### config.mk
export PLATFORM = sky130hd
export DESIGN_NAME = mem_stage
export DESIGN_NICKNAME = d
export VERILOG_FILES = /design/src/verilog/core_cfg_pkg.sv /design/src/verilog/mem_stage.sv
export SDC_FILE = /design/constraint.sdc
export NUM_CORES = 1
export LEC_CHECK = 0
export BUFFER_PORTS_ARGS = -buffer_cell sky130_fd_sc_hd__buf_4
export CAP_MARGIN = 20
export CORE_ASPECT_RATIO = 1.2
export CORE_MARGIN = 2
export CORE_UTILIZATION = 30
export DETAILED_ROUTE_END_ITERATION = 10
export HOLD_SLACK_MARGIN = 0.15
export PLACE_DENSITY = 0.73
export SLEW_MARGIN = 20
export SYNTH_ARGS = -nofsm -noshare
export SYNTH_HDL_FRONTEND = slang
export SYNTH_SLANG_ARGS = --single-unit
### constraint.sdc
create_clock -name clk -period 2 [get_ports clk]
set_input_delay 0.4 -clock clk [delete_from_list [all_inputs] [get_ports clk]]
set_output_delay 0.4 -clock clk [all_outputs]
set_load 0.02 [all_outputs]
### src/verilog/core_cfg_pkg.sv
// core_cfg_pkg: memory size, word address width, reset program counter
`default_nettype none

package core_cfg_pkg;

    // unified memory, one 32-bit word per address
    localparam int unsigned mem_words = 256;
    localparam int unsigned addr_w    = 8;

    // pc counts words, not bytes
    localparam logic [addr_w-1:0] reset_pc = '0;

endpackage

`default_nettype wire

### src/verilog/mem_stage.sv
// mem_stage: data memory access, load capture, MEM/WB register
`default_nettype none

module mem_stage (
    input  logic                            clk,
    input  logic                            rstn,
    input  logic [4:0]                      mem_rd,
    input  logic [31:0]                     mem_result,
    input  logic [31:0]                     mem_store_data,
    input  logic                            mem_regwrite,
    input  logic                            mem_memread,
    input  logic                            mem_memwrite,
    input  logic                            data_grant,
    input  logic [31:0]                     mem_rdata,
    output logic                            data_req,
    output logic                            data_we,
    output logic [core_cfg_pkg::addr_w-1:0] data_addr,
    output logic [31:0]                     data_wdata,
    output logic                            wb_we,
    output logic [4:0]                      wb_rd,
    output logic [31:0]                     wb_data
);
    import core_cfg_pkg::*;

    assign data_req   = mem_memread || mem_memwrite;
    assign data_we    = mem_memwrite;
    // byte address to word address
    assign data_addr  = mem_result[addr_w+1:2];
    assign data_wdata = mem_store_data;

    // a load only writes back once its read was granted
    always_ff @(posedge clk or negedge rstn) begin
        if (!rstn) begin
            wb_we <= 1'b0;
        end else begin
            wb_we <= mem_regwrite && (!mem_memread || data_grant);
        end
    end

    always_ff @(posedge clk) begin
        wb_rd   <= mem_rd;
        wb_data <= mem_memread ? mem_rdata : mem_result;
    end

endmodule

`default_nettype wire

Word level (Yosys, flattened, before mapping)
Index checks and enable logic that the tools add are counted.
- flip-flop bits (word level): 38
- mux-type cells: 1
- reductions and logical operators: 4
- operators with widths (kind ; number):
    $mux 32 ; 1
    $logic_or 1x1->1 ; 2
    $logic_and 1x1->1 ; 1
    $logic_not 1->1 ; 1

Longest topological paths before layout
Gate-level depths: netlist (run 1).
- word-level depth: 3
- mapped depth: 3
- mapped depth without buffers: 2

Worst setup path after synthesis (run 1)
No wires, ideal clock.
- path kind: input-to-output
- start: input port mem_memread
- end: output port data_req
- data arrival time: 1.011 ns
- data required time: 1.600 ns
- slack: 0.589 ns
- cell stages on the path: 3
- cell sequence: buf_6 buf_12 or2_2
- longest elaborated chain between the ends: 1
- ends and longest elaborated chain (what ; RTL line ; RTL):
    from (decl) ; mem_stage.sv:11 ; input logic mem_memread,
    $logic_or 1x1->1 ; mem_stage.sv:25 ; assign data_req = mem_memread || mem_memwrite;
    to (decl) ; mem_stage.sv:15 ; output logic data_req,
No other way between the ends.

Worst setup path after layout (run 1)
Same ends and word-level chain as after synthesis.

==> results of run 1 <==
[worst max path at each step]
stage	from	endpoint	slack [ps]	cells after the start
after floorplan	mem_memread	data_req	590	3
after global placement	mem_memread	data_req	480	3
after detailed placement	mem_memread	data_req	470	3
after CTS	mem_memread	data_req	470	3
after global routing	mem_memread	data_req	440	3
final	mem_memread	data_req	470	3
[cell usage in the layout, fill, tap and decap left out]
| cell type | count |
|---|---|
| clkbuf_8 | 6 |
| or2_2 | 1 |
| mux2_4 | 28 |
| clkbuf_1 | 1 |
| clkinv_2 | 1 |
| buf_4 | 124 |
| a21boi_0 | 1 |
| inv_1 | 1 |
| dfrtp_1 | 1 |
| dfxtp_1 | 37 |
| mux2_2 | 4 |
| dlygate4sd3_1 | 1 |
[cell type report]
cell class | count | share of cell area (%)
flip-flops and latches | 38 | 32.5
clock inverters | 1 | 0.212
repair buffers | 125 | 39.9
multi-input cells | 34 | 20.3
clock buffers | 7 | 3.66
well taps | 62 | 3.29
inverters | 1 | 0.159
[routing by layer]
metal	GRT usage [%]	up-vias	wire length [um]
met1	11.2	461	1150
met3	6.96	30	664
met4	8.75	0	167
met2	21.6	84	2020
met5	0	-	0
li1	-	515	-
[Yosys cell counts, drive strengths merged]
master,count
a21boi,1
buf,45
dfrtp,1
dfxtp,37
inv,1
mux2,32
or2,1
[per-stage QoR]
step	hold slack, ps	cells	power (W)
2_1_floorplan	104	118	0.00115
3_3_place_gp	176	259	0.00126
3_5_place_dp	176	259	0.00127
4_1_cts	218	268	0.00180
5_1_grt	208	268	0.00185
6_report	228	268	0.00178
[flip-flops by register name, indices dropped and copies added, names as in the netlist]
signal,count
wb_data,32
wb_rd,5
wb_we,1
[logic make-up after synthesis]
logic type	count (synthesis)	share of synthesized area, %
DFF	38	47.0
muxes	32	28.6
buffers and inverters	46	23.5
and+or+nand+nor	1	0.385
AOI/OAI and AO/OA	1	0.461
[power breakdown]
part           internal, W  switching [W]  total (W)
Clock             0.000278       0.000251   0.000529
Combinational     0.000248       0.000168   0.000416
Sequential        0.000815      0.0000151   0.000830
[timing repair]
item / in CTS / in global routing
endpoints found under the hold margin: 1 / 0
hold buffers: 1 / 0
buffers inserted: 0 / 0
==> metrics.cfg, run 1 <==
[placed_design]
port_buffers = 122
pre_cts_ws_ps = 465
place_congestion = 0.704
post_dp_cell_area_mm2 = 0.00226

[synth]
yosys.area.top_type_share_pct = 45.5
netlist_area_mm2 = 0.00163
ys_ff_latch = 38
yosysSeqAreaShare_pct = 47.0
yosysTopAreaCell = dfxtp_1
synth.distinct_cells = 10
syn_area_per_cell_um2 = 13.8
synth.area.top_cells = dfxtp_1 (46%), mux2_4 (26%), buf_4 (19%), buf_12 (3.7%), mux2_2 (2.8%)
syn_inst = 118
syn_nets = 225
ys_warn_count = 0

[setup_path]
end_kind = primary output
cp_top_family = buffers and inverters
worstPathRequired_ps = 1600
path_cells = buf_4, or2_2, buf_4
crit_top_cell = buf_4
start_kind = input port
arrival_ps = 1130
crit_buf_inv = 2
slowest_delay_ps = 340
cpMaxStageDelayCell = or2_2
crit_type = in2out
path_max_fanout = 23

[timing]
setup_ws_ps = 467
fmax_ghz = 0.652
max_slew_margin_pct = 74.6
rsz0062_at_grt = false
worst_pin_slew_ps = 381
finalSetupViolCount = 0
drv_slew = 0
timing.final.crit_period_ps = 1530
hold_viol = 0
post-route-period-util_pct = 76.6
timing.setup.tns_ps = 0

[final_layout]
regArea_um2 = 766
fillers = 483
antenna_cells = 0
nets = 312
final_util_pct = 44.8
drive_gt1_share_pct = 79.6
syn2layout_area_growth_pct = 44.9
multi_input_area_um2 = 479
stdcell_area_mm2 = 0.00236

[floorplanning]
fp.coreArea_mm2 = 0.00526
start_util_pct = 30.9
fp.dieW_um = 71.2
die_y_um = 84.7
dieArea_mm2 = 0.00603
rows = 29
ios = 187

[routing]
vias_per_cell = 4.07
drc = 0
routed_wl_mm = 4.00
wl_per_cell_um = 14.9
dr_total_vias = 1090
drt_iter0_markers = 10
firstDrtPassIters = 2
ant_nets = 0

[grt]
grt_pass1_vias = 1098
antenna_found_initial = 0
track_usage_pct = 12.7
overflow = 0
grt_pass1_wl_mm = 5.62
grt_max_degree = 24

[clock_network]
cts.sinks = 38
clock_tree.root_cell = clkbuf_8
htreeDepth = 2
post_cts_resized = 0
clockBufferDepth = 2
cts_tree = built
cts_made_buffers = 5
path_clk_slew_ps = 60

[min_path]
min_from = mem_rd[3]
hold_class = in2reg
min_to = wb_rd[3]
hold-path-cell-count = 1

[power]
power.density_mw_per_mm2 = 753
leakagePower_nw = 1.23
peakVddDrop_v = 0.000239

[flow_run]
drv_cap = 0

[run_status]
status = finished clean

(Power assumes the default switching activity.)
==> inputs of run 2 (changes only) <==
--- a/config.mk
+++ b/config.mk
@@ -5,14 +5,15 @@
 export SDC_FILE = /design/constraint.sdc
 export NUM_CORES = 1
 export LEC_CHECK = 0
+export ABC_AREA = 1
 export BUFFER_PORTS_ARGS = -buffer_cell sky130_fd_sc_hd__buf_4
 export CAP_MARGIN = 20
 export CORE_ASPECT_RATIO = 1.2
 export CORE_MARGIN = 2
-export CORE_UTILIZATION = 30
+export CORE_UTILIZATION = 29
 export DETAILED_ROUTE_END_ITERATION = 10
 export HOLD_SLACK_MARGIN = 0.15
-export PLACE_DENSITY = 0.73
+export PLACE_DENSITY = 0.75
 export SLEW_MARGIN = 20
 export SYNTH_ARGS = -nofsm -noshare
 export SYNTH_HDL_FRONTEND = slang
==> constraint.sdc (replaced) <==
create_clock -name clk -period 1.25 [get_ports clk]
set_input_delay 0.25 -clock clk [delete_from_list [all_inputs] [get_ports clk]]
set_output_delay 0.25 -clock clk [all_outputs]
set_load 0.02 [all_outputs]
==> run 2 against run 1 <==
Sequential share of layout area down 2.5 points. Cell count grew 35%. Worst setup slack got worse by 280 ps. Area after synthesis decreased by 4.4%. Power grew 61%. Clock power is 60% higher. Critical path type unchanged. Critical endpoint unchanged. Largest cell class unchanged. Largest power group unchanged. Highest routed layer unchanged.
==> metrics.cfg, run 2 <==
[final_layout]
antenna_cells = 0  ; unchanged
final_cell_mix = buf_4 (123), nand2_1 (89), dfxtp_1 (37)
mostFrequentLayoutCell = buf_4
instances_no_fill = 361  ; +35%
syn2layout_area_growth_pct = 64.2
final_util_pct = 48.9  ; +4.1 points
regMostFlops = wb_data
nets = 405  ; +30%
drive_gt1_share_pct = 46.5  ; -33 points
reg.largest.list = wb_data (32), wb_rd (5), wb_we (1)
largest_reg_flops = 32  ; unchanged

[power]
peakVddDrop_v = 0.000435  ; +82%
p_seq_share_pct = 46.4  ; -0.4 points
p_int_w = 0.00213  ; +58%
switching_share_pct = 25.8  ; +1.4 points
power.switching_w = 0.000741  ; +71%
leakagePower_nw = 1.39  ; +13%
clock_power_share_pct = 29.4  ; -0.4 points
power.density_mw_per_mm2 = 1120  ; +49%
p_comb_share_pct = 24.2  ; +0.8 points
power.total_w = 0.00287  ; +61%

[synth]
synth.distinct_cells = 11  ; +1
yosys.area.top_type_share_pct = 47.6  ; +2.1 points
async_flop_share_pct = 2.63  ; unchanged
synth_edf_count = 0  ; unchanged
ys_warn_count = 0  ; unchanged
ys.flop_type = dfxtp_1
syn_area_per_cell_um2 = 8.32  ; -40%
synth.area.top_cells = dfxtp_1 (48%), nand2_1 (21%), buf_4 (21%), buf_6 (2.9%), nand2_2 (2.8%)
yosysTopAreaCell = dfxtp_1
syn_inst = 187  ; +58%
netlist_area_mm2 = 0.00156  ; -4.4%
ys_ff_latch = 38  ; unchanged
synth_most_common_cell = nand2_1
syn_nets = 294  ; +31%
synth_common_cells = nand2_1 (89), buf_4 (43), dfxtp_1 (37)
yosysSeqAreaShare_pct = 49.2  ; +2.2 points

[setup_path]
path_max_fanout = 2  ; -91%
path_cells = buf_4, or2_2, buf_4
crit_buf_inv = 2  ; unchanged
start_kind = input port
crit_type = in2out
arrival_ps = 810  ; -320 ps
cp_top_family = simple AND/OR/NAND/NOR gates
cpMaxStageDelayCell = or2_2
end_kind = primary output
worstPathRequired_ps = 1000  ; -600 ps
crit_top_cell = buf_4
slowest_delay_ps = 290  ; -50 ps

[min_path]
min_from = mem_result[1]
hold_class = in2reg
min_to = wb_data[1]
hold-path-cell-count = 3  ; +2

[timing]
post-route-period-util_pct = 85.1
timing.final.crit_period_ps = 1060
max_slew_margin_pct = 74.3  ; -0.30 points
fmax_ghz = 0.940
rsz0062_at_grt = false
worst_pin_slew_ps = 386  ; +4.45 ps
drv_slew = 0  ; unchanged
hold_viol = 0  ; unchanged
finalSetupViolCount = 0  ; unchanged
timing.setup.tns_ps = 0  ; unchanged

[routing]
drc = 0  ; unchanged
routed_wl_mm = 4.90  ; +22%
firstDrtPassIters = 4  ; +2
ant_nets = 0  ; unchanged
drt_iter0_markers = 36  ; +26
vias_per_cell = 4.16  ; +2.2%
wl_per_cell_um = 13.6  ; -9.1%
dr_total_vias = 1500  ; +38%

[grt]
grt_pass1_vias = 1525  ; +39%
grt_max_degree = 35  ; +46%
antenna_found_initial = 0  ; unchanged
grt_pass1_wl_mm = 7.32  ; +30%
track_usage_pct = 16.1  ; +3.4 points
overflow = 0  ; unchanged

[placed_design]
place_congestion = 0.771  ; +9.5%
post-dp-hpwl_mm = 3.63
placed_cells = 324  ; +25%
port_buffers = 122  ; unchanged

[flow_run]
drv_cap = 0  ; unchanged

[clock_network]
clock_tree.root_cell = clkbuf_8
clockBufferDepth = 2  ; unchanged
cts_made_buffers = 5  ; unchanged
path_clk_slew_ps = 70  ; about the same
htreeDepth = 2  ; unchanged
cts_tree = built
post_cts_resized = 0  ; unchanged
cts.sinks = 38  ; unchanged

[floorplanning]
ios = 187  ; unchanged
fp.coreArea_mm2 = 0.00523  ; -0.69%
die_y_um = 84.3  ; -0.51%
dieArea_mm2 = 0.00597  ; -1.0%
rows = 29  ; unchanged
start_util_pct = 29.8  ; -1.2 points
fp.dieW_um = 70.9  ; -0.51%

[run_status]
status = finished clean

-- run 2: changes by cell type after synthesis --
cell | before | now
buf_4 | 41 | 43
mux2_4 | 28 | 0
mux2_2 | 4 | 0
inv_1 | 1 | 2
nand2_2 | 0 | 7
a21boi_0 | 1 | 0
a21oi_1 | 0 | 1
nand2_1 | 0 | 89
buf_6 | 1 | 4
inv_8 | 0 | 1
buf_8 | 0 | 1
buf_12 | 3 | 0
-- run 2: area by class of cell --
cell class | count | area, um2
clock buffers | 7 | 86.3
clock inverters | 1 | 5.00
fillers | 484 | 2670
inverters | 3 | 18.8
multi-input cells | 98 | 389
flip-flops and latches | 38 | 766
well taps | 62 | 77.6
repair buffers | 152 | 1210
-- run 2: repair_timing --
action                    CTS  global route
buffers inserted            0             0
hold endpoints to repair   23             2
hold buffers               27             2
-- run 2: per-stage QoR --
stage | hold WS [ps] | area (um2) | setup WS, ps
CTS | 151 | 2540 | 181
global placement | 25.8 | 2170 | 141
finish | 157 | 2560 | 186
detailed placement | 26.2 | 2170 | 109
floorplan | -45.6 | 1560 | 281
global route | 152 | 2560 | 157
-- run 2: worst min-delay path: stages --
cell     delay [ps]
buf_4            70
nand2_1          40
nand2_1          50
-- run 2: worst max-delay path by stage --
stage	from	to	cells after the start
2_1_floorplan	mem_memread	data_req	2
3_3_place_gp	mem_memread	wb_data[29]	5
3_5_place_dp	mem_memread	wb_data[22]	5
4_1_cts	wb_we	wb_we	1
5_1_grt	wb_we	wb_we	1
6_report	mem_memread	data_req	3
-- run 2: cells by family after synthesis --
logic type | synth area share (%)
flip-flops | 49.2
AND/OR/NAND/NOR | 24.7
buffers and inverters | 25.8
AO/OA/AOI/OAI | 0.321
-- run 2: power groups by stage --
stage          combinational (W)  clock, W  sequential (W)
2_1_floorplan           0.000318         0         0.00148
3_3_place_gp            0.000618         0         0.00135
3_5_place_dp            0.000622         0         0.00136
4_1_cts                 0.000693  0.000876         0.00133
5_1_grt                 0.000742  0.000938         0.00134
6_report                0.000693  0.000844         0.00133
-- run 2: per-layer routing --
metal | vias to the layer above | wire length [um] | GRT usage, %
li1 | 732 | - | -
met3 | 42 | 474 | 5.28
met5 | - | 0 | 0
met1 | 634 | 1460 | 13.3
met2 | 92 | 2570 | 29.3
met4 | 0 | 395 | 14.6
File: config.mk
export PLATFORM = sky130hd
export DESIGN_NAME = alu_unit
export DESIGN_NICKNAME = d
export VERILOG_FILES = /design/src/cpu_pkg.sv /design/src/alu_unit.sv
export SDC_FILE = /design/constraint.sdc
export NUM_CORES = 1
export LEC_CHECK = 0
export BUFFER_PORTS_ARGS = -buffer_cell sky130_fd_sc_hd__buf_2
export CAP_MARGIN = 10
export CORE_MARGIN = 3
export CORE_UTILIZATION = 25
export DETAILED_ROUTE_END_ITERATION = 8
export SLEW_MARGIN = 5
export SYNTH_ARGS = -nofsm -noshare
export SYNTH_HDL_FRONTEND = slang
export SYNTH_SLANG_ARGS = --single-unit
File: constraint.sdc
create_clock -name clk -period 2.5 [get_ports clk]
set_input_delay 0.375 -clock clk [delete_from_list [all_inputs] [get_ports clk]]
set_output_delay 0.375 -clock clk [all_outputs]
set_load 0.01 [all_outputs]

====

PROBLEM REQUIREMENTS: From the data above, output only the lines between the line containing "PLACE_DENSITY = 0.75" and the line containing "run 2 against", inclusive, exactly as written.

ANSWER AREA:
+export PLACE_DENSITY = 0.75
 export SLEW_MARGIN = 20
 export SYNTH_ARGS = -nofsm -noshare
 export SYNTH_HDL_FRONTEND = slang
==> constraint.sdc (replaced) <==
create_clock -name clk -period 1.25 [get_ports clk]
set_input_delay 0.25 -clock clk [delete_from_list [all_inputs] [get_ports clk]]
set_output_delay 0.25 -clock clk [all_outputs]
set_load 0.02 [all_outputs]
==> run 2 against run 1 <==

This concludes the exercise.